The development of genetic engineering and cloning created many possibilities for the expression and isolation of heterologous proteins for research and biopharmaceutical purposes. By the end of the last century, several protein expression systems had been developed in a variety of media including bacteria, yeast, insects, mammalian systems and plants.

Recent technological advances now enable protein expression on a larger scale, opening up the commercial possibilities for enzyme, antibody and vaccine production. In such cases, the system in which the protein is expressed must be easy to culture and maintain, grow rapidly and produce large amounts of protein.

Plant-based expression systems have a range of technical advantages including insertion gene size, yield, propagation, protein assembly and folding accuracy, product quality and homogeneity, distribution and storage temperature, together with scale-up speed and flexibility, leading to cost savings in production and storage of the product.


Leaf Expression Systems produces proteins and complex natural products using Hypertrans®, a novel proprietary transient plant expression system which is efficient, safe and simple to use.

Hypertrans® uses the non-cultivated tobacco species, N. Benthaminiana, as the bioreactor. This plant is very fast-growing, with hundreds of plants capable of yielding product in as little as one week. The plants are grown on-site in a controlled containment facility, providing quality assurance and security.

Traditional virus-based vectors generally rely on replication of the virus genome to achieve high levels of protein. However, this has a number of disadvantages in terms of the size and complexity of the proteins which can be expressed, together with containment issues. The Hypertrans® system relies on making mRNAs “hyper-translatable” by flanking them with modified untranslated regions from the deleted version of Cowpea mosaic virus RNA-2 (CPMV-HT). This permits the extremely high-level and rapid production of proteins without viral replication.

pEAQ Vectors

To exploit the high levels of expression achieved with CPMV-HT, a series of small proprietary modular binary vectors, known as pEAQ vectors, are incorporated within the system. Non-essential sequence has been removed from the original vectors and unique restriction sites introduced to allow for accommodation of multiple expression cassettes, including that for a suppressor of silencing, on the same plasmid. These vectors allow the high-level simultaneous expression of multiple polypeptides from a single plasmid within a few days.

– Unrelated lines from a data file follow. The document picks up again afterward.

==> src/rtl/sat_clamp.sv <==
// Combinational saturation of a wide signed value to [lim_min, lim_max]; the max
// limit is applied first, so inverted limits resolve to lim_min.
module sat_clamp #(
    parameter int WIDTH_IN  = 32,
    parameter int WIDTH_LIM = 16
) (
    input  logic signed [WIDTH_IN-1:0]  x,
    input  logic signed [WIDTH_LIM-1:0] lim_min,
    input  logic signed [WIDTH_LIM-1:0] lim_max,
    output logic signed [WIDTH_LIM-1:0] y
);
    logic signed [WIDTH_IN-1:0] min_ext;
    logic signed [WIDTH_IN-1:0] max_ext;
    logic signed [WIDTH_IN-1:0] hi;

    assign min_ext = WIDTH_IN'(lim_min);
    assign max_ext = WIDTH_IN'(lim_max);

    always_comb begin
        hi = (x > max_ext) ? max_ext : x;
        y  = (hi < min_ext) ? lim_min : hi[WIDTH_LIM-1:0];
    end
endmodule

==> src/rtl/pi_regulator.sv <==
// Sequential PI compensator: one shared multiplier, anti-windup integrator, saturated output.
// Accept at T gives u_valid at T+4; u is held in OUT until u_ready, error_ready low meanwhile.
module pi_regulator
    import pi_ctrl_pkg::*;
#(
    parameter int DATA_WIDTH = PI_DATA_WIDTH,
    parameter int GAIN_WIDTH = PI_GAIN_WIDTH,
    parameter int GAIN_FRAC  = PI_GAIN_FRAC,
    parameter int ACC_WIDTH  = PI_ACC_WIDTH
) (
    input  logic           clk,
    input  logic           reset,
    pi_regulator_if.slave  bus
);
    localparam int PROD_WIDTH = DATA_WIDTH + GAIN_WIDTH;
    localparam int WIDE_WIDTH = (PROD_WIDTH > ACC_WIDTH) ? PROD_WIDTH : ACC_WIDTH;

    pi_state_t state;
    pi_state_t state_next;
    logic      err_rdy;
    logic      u_vld;
    logic      accept;

    logic signed [DATA_WIDTH-1:0] e_q;
    logic signed [GAIN_WIDTH-1:0] kp_q;
    logic signed [GAIN_WIDTH-1:0] ki_q;
    logic signed [DATA_WIDTH-1:0] min_q;
    logic signed [DATA_WIDTH-1:0] max_q;
    logic signed [DATA_WIDTH-1:0] u_q;
    logic signed [ACC_WIDTH-1:0]  p_q;
    logic signed [ACC_WIDTH-1:0]  integ_next_q;
    logic signed [ACC_WIDTH-1:0]  integ;

    logic signed [GAIN_WIDTH-1:0] mul_gain;
    logic signed [PROD_WIDTH-1:0] prod;
    logic signed [PROD_WIDTH-1:0] prod_sh;
    logic signed [WIDE_WIDTH-1:0] prod_wide;
    logic signed [ACC_WIDTH-1:0]  mul_res;
    logic signed [ACC_WIDTH-1:0]  integ_sum;
    logic signed [ACC_WIDTH-1:0]  out_sum;
    logic signed [DATA_WIDTH-1:0] integ_clamped;
    logic signed [DATA_WIDTH-1:0] out_clamped;

    // FSM state register
    always_ff @(posedge clk) begin
        if (reset) begin
            state <= ST_IDLE;
        end else begin
            state <= state_next;
        end
    end

    // FSM next state
    always_comb begin
        state_next = state;
        case (state)
            ST_IDLE:  if (accept) state_next = ST_MUL_P;
            ST_MUL_P: state_next = ST_MUL_I;
            ST_MUL_I: state_next = ST_SUM;
            ST_SUM:   state_next = ST_OUT;
            ST_OUT:   if (bus.u_ready) state_next = ST_IDLE;
            default:  state_next = ST_IDLE;
        endcase
    end

    // FSM outputs
    always_comb begin
        err_rdy = (state == ST_IDLE) && !reset;
        u_vld   = (state == ST_OUT);
    end

    assign accept          = bus.error_valid && err_rdy;
    assign bus.error_ready = err_rdy;
    assign bus.u_valid     = u_vld;
    assign bus.u           = u_q;

    // The single multiplier: kp in MUL_P, ki otherwise; >>> floors toward -inf.
    assign mul_gain  = (state == ST_MUL_P) ? kp_q : ki_q;
    assign prod      = e_q * mul_gain;
    assign prod_sh   = prod >>> GAIN_FRAC;
    assign prod_wide = WIDE_WIDTH'(prod_sh);
    assign mul_res   = prod_wide[ACC_WIDTH-1:0];

    assign integ_sum = integ + mul_res;
    assign out_sum   = p_q + integ_next_q;

    sat_clamp #(
        .WIDTH_IN  (ACC_WIDTH),
        .WIDTH_LIM (DATA_WIDTH)
    ) u_integ_clamp (
        .x       (integ_sum),
        .lim_min (min_q),
        .lim_max (max_q),
        .y       (integ_clamped)
    );

    sat_clamp #(
        .WIDTH_IN  (ACC_WIDTH),
        .WIDTH_LIM (DATA_WIDTH)
    ) u_out_clamp (
        .x       (out_sum),
        .lim_min (min_q),
        .lim_max (max_q),
        .y       (out_clamped)
    );

    always_ff @(posedge clk) begin
        if (reset) begin
            e_q          <= '0;
            kp_q         <= '0;
            ki_q         <= '0;
            min_q        <= '0;
            max_q        <= '0;
            p_q          <= '0;
            integ_next_q <= '0;
            u_q          <= '0;
        end else begin
            if (accept) begin
                e_q   <= bus.error;
                kp_q  <= bus.kp;
                ki_q  <= bus.ki;
                min_q <= bus.out_min;
                max_q <= bus.out_max;
            end
            case (state)
                ST_MUL_P: p_q          <= mul_res;
                ST_MUL_I: integ_next_q <= ACC_WIDTH'(integ_clamped);
                ST_SUM:   u_q          <= out_clamped;
                default:  ;
            endcase
        end
    end

    // A clear coinciding with the SUM commit wins; u still sees integ_next_q.
    always_ff @(posedge clk) begin
        if (reset || bus.integ_clear) begin
            integ <= '0;
        end else if (state == ST_SUM) begin
            integ <= integ_next_q;
        end
    end
endmodule
==> src/flat_wrapper.sv <==
// flat-port wrapper written by rule: the top's interface ports become plain ports
module pi_regulator_flat import pi_ctrl_pkg::*;
#(
    parameter int DATA_WIDTH = PI_DATA_WIDTH,
    parameter int GAIN_WIDTH = PI_GAIN_WIDTH,
    parameter int GAIN_FRAC  = PI_GAIN_FRAC,
    parameter int ACC_WIDTH  = PI_ACC_WIDTH
)
  (clk, reset, bus_error_valid, bus_error, bus_kp, bus_ki, bus_out_min, bus_out_max, bus_integ_clear, bus_u_ready, bus_error_ready, bus_u_valid, bus_u);
  pi_regulator_if #(.DATA_WIDTH(DATA_WIDTH), .GAIN_WIDTH(GAIN_WIDTH)) bus_i ();
  input  logic clk;
  input  logic reset;
  input wire logic [$bits(bus_i.error_valid)-1:0] bus_error_valid;
  input wire logic [$bits(bus_i.error)-1:0] bus_error;
  input wire logic [$bits(bus_i.kp)-1:0] bus_kp;
  input wire logic [$bits(bus_i.ki)-1:0] bus_ki;
  input wire logic [$bits(bus_i.out_min)-1:0] bus_out_min;
  input wire logic [$bits(bus_i.out_max)-1:0] bus_out_max;
  input wire logic [$bits(bus_i.integ_clear)-1:0] bus_integ_clear;
  input wire logic [$bits(bus_i.u_ready)-1:0] bus_u_ready;
  output wire logic [$bits(bus_i.error_ready)-1:0] bus_error_ready;
  output wire logic [$bits(bus_i.u_valid)-1:0] bus_u_valid;
  output wire logic [$bits(bus_i.u)-1:0] bus_u;
  assign bus_i.error_valid = bus_error_valid;
  assign bus_i.error = bus_error;
  assign bus_i.kp = bus_kp;
  assign bus_i.ki = bus_ki;
  assign bus_i.out_min = bus_out_min;
  assign bus_i.out_max = bus_out_max;
  assign bus_i.integ_clear = bus_integ_clear;
  assign bus_i.u_ready = bus_u_ready;
  assign bus_error_ready = bus_i.error_ready;
  assign bus_u_valid = bus_i.u_valid;
  assign bus_u = bus_i.u;
  pi_regulator #(.DATA_WIDTH(DATA_WIDTH), .GAIN_WIDTH(GAIN_WIDTH), .GAIN_FRAC(GAIN_FRAC), .ACC_WIDTH(ACC_WIDTH)) u_core (.clk(clk), .reset(reset), .bus(bus_i));
endmodule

Furthermore, these vectors allow the direct cloning of genes into the binary plasmid by both restriction enzyme-based cloning and GATEWAY recombination. In both cases, N- or C- terminal histidine tags may be fused to the target sequence as required. These vectors produce an easy and quick tool for the production of milligram quantities of recombinant proteins from plants with standard plant research techniques at a bench-top scale.

Scale-up and Production

Recombinant Agrobacterium tumefaciens containing CPMV-HT within the proprietary pEAQ modular vectors is introduced into the gaps between leaf cells by vacuum infiltration, resulting in rapid transient expression of proteins. The process usually reaches a maximum yield after about a week.

The flexible nature of the system enables production to be scaled from small research quantities to pilot plant scale production very quickly. The speed of the system means that it can rapidly produce large amounts of protein and so it is well suited to rapidly responding to emergencies like pandemics.
Hypertrans® is currently used in the production of:

Complex proteins such as antibodies or enzymes for research applications

Antigens including virus-like particles for vaccine development or nanotechnology

Metabolites for metabolic pathway engineering to generate complex biochemicals that are difficult or impossible to synthesise chemically or are only found in rare species or trace amounts in nature.